Sono questi i principali benefici per la salute. 
In questa foresta in particolare, che caratterizza la bassa Val Ravella, si può uscire dalla traccia principale almeno per
alcuni metri, senza il timore di perdersi e questo perché il sottobosco è “pulito” e trasformato dall’uomo.
Non vi sono rovi, arbusti bassi, erbe alte o rami fra i quali passare, ma solo un suolo morbido cosparso dagli aghi delle
piante sul quale risulta piacevole muovere qualche passo. 
Altri vantaggi del bosco artificiale riguardano il terreno e il territorio.
Un progetto simile può essere realizzato per frenare l’erosione del suolo, per privilegiare l’aspetto economico
(produrre legname in poco tempo), per proteggersi da valanghe o inondazioni, controllare il livello di anidride carbonica,
ricostituire la biodiversità di un luogo, frenare processi di desertificazione, o ancora innalzare il livello delle acque
sotterranee nelle falde acquifere della zona.
Nonostante ciò, come in tutte le cose, non è tutto oro quello che luccica.

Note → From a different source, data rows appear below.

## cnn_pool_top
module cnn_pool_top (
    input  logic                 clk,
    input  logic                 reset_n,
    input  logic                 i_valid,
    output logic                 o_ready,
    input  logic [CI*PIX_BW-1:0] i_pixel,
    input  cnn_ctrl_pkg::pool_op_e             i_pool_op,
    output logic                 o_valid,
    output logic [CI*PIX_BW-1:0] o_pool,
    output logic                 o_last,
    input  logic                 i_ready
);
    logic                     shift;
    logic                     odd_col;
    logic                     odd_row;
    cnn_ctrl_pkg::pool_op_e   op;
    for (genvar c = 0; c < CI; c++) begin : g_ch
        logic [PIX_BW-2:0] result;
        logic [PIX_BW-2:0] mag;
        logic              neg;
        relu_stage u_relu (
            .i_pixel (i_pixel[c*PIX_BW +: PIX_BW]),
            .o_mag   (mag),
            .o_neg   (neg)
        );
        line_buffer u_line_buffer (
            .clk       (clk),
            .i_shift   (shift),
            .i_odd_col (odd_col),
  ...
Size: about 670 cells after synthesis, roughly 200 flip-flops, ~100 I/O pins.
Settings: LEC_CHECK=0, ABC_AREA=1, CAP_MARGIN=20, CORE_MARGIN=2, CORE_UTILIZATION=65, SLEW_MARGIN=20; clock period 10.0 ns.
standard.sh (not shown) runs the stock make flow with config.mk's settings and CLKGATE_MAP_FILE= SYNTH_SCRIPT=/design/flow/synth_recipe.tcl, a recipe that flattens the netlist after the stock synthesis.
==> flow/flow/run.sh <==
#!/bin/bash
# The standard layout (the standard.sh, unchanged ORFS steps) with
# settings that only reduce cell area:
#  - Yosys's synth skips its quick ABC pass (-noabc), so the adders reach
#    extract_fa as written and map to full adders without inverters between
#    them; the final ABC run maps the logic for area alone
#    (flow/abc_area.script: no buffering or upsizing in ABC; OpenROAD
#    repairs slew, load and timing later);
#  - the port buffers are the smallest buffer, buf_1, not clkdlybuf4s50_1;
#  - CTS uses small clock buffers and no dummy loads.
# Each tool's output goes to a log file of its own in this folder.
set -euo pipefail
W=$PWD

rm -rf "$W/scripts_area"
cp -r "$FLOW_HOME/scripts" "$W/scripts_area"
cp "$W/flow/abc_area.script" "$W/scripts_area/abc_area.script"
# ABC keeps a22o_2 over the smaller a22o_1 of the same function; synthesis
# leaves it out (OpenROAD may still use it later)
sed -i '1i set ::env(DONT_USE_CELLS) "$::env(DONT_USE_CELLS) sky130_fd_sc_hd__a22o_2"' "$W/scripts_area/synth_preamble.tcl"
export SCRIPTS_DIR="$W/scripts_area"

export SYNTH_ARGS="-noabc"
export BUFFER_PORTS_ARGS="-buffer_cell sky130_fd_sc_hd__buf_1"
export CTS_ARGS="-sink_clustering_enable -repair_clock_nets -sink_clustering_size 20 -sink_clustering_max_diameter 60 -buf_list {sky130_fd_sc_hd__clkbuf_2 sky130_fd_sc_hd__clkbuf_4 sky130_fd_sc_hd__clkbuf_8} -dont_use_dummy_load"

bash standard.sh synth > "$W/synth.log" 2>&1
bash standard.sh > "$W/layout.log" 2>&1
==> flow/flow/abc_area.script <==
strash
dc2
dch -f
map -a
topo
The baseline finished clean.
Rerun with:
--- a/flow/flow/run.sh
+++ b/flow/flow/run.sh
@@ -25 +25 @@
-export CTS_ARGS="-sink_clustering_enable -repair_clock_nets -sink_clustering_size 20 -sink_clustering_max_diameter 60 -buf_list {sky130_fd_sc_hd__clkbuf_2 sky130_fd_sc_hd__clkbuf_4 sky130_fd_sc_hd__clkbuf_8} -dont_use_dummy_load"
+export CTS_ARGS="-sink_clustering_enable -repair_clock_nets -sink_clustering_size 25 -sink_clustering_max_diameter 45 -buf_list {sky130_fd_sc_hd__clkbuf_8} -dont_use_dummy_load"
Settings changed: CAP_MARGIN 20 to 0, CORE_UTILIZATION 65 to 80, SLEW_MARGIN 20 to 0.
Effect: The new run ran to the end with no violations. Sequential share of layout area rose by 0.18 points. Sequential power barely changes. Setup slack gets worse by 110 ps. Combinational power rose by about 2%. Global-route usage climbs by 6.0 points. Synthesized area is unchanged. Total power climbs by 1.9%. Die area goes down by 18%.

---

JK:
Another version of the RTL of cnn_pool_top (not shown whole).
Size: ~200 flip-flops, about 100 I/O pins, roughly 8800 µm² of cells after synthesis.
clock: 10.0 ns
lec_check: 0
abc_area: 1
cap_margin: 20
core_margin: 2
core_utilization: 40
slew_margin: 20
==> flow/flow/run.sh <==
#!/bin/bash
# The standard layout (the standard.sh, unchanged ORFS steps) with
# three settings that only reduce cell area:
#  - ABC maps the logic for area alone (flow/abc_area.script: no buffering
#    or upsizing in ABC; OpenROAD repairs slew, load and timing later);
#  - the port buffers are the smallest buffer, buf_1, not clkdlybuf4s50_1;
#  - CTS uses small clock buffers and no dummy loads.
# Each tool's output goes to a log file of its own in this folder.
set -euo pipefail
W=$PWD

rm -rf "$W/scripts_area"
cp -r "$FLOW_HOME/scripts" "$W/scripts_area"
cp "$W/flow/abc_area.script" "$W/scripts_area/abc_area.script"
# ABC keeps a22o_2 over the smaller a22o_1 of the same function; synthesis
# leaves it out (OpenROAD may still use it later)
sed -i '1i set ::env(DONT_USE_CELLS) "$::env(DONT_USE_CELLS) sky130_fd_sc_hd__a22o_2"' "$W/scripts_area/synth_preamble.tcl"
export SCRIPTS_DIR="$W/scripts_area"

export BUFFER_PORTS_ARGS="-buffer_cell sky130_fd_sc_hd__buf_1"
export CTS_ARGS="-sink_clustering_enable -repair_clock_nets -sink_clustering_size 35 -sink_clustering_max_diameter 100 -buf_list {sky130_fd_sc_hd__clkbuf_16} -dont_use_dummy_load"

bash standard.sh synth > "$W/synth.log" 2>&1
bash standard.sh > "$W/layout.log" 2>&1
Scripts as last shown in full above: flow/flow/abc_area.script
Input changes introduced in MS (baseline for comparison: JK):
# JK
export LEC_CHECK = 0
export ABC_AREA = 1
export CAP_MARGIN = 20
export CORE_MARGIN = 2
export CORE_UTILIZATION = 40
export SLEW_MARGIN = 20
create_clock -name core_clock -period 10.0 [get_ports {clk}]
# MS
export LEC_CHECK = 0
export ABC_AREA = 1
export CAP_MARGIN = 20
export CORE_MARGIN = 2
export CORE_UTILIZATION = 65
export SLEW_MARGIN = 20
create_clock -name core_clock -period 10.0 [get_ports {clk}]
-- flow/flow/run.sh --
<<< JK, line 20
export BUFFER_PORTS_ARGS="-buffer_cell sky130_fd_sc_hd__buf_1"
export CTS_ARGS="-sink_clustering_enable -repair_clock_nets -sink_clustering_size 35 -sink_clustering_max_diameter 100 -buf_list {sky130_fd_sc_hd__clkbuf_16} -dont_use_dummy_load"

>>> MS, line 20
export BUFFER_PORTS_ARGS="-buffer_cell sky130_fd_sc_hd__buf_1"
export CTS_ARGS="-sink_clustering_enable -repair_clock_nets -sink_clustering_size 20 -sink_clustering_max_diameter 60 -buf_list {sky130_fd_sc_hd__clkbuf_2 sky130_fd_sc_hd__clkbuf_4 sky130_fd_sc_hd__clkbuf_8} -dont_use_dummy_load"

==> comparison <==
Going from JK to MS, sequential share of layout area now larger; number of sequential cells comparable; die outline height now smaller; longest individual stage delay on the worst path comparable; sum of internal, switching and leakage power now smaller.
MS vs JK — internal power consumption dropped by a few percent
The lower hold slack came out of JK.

Il più delle volte la biodiversità che si voleva ricostituire, risulta a lungo andare davvero scarsa e il numero di specie
animali e vegetali esigua.
Il risultato che si ottiene molte volte non è quello sperato e, anzi, capita sovente che alcune specie arboree
dominino sulle altre.
Soprattutto, come nel caso della foresta di Canzo, quando si introducono specie esotiche che sono in diretta
competizione con la nostra flora.
Inoltre, essendo ridotto il numero di tali specie, si ha una probabilità maggiore che queste vengano attaccate da parassiti,
insetti, funghi e non solo.
Un bosco di tale natura ha anche più alte probabilità di essere attaccato dal fuoco, soprattutto nei periodi di siccità,
e questo per l’impoverimento del sottobosco che, come detto, è costituito da un tappeto di aghi di conifere che si
decompongono molto lentamente, producendo humus poco fertile.
Impoverimento causato anche dal fatto che lo stesso sottobosco, riceve poca luce per via della perenne copertura
delle chiome.
Anche gli animali scarseggiano.
Tuttavia, con un po’ di fortuna, tra le chiome possono essere osservati scoiattoli, gufi, ghiandaie, allocchi e falchetti.
Al suolo, topolini selvatici, e formiche rosse, individuabili per l’altezza dei loro nidi rivestiti di aghi di conifere.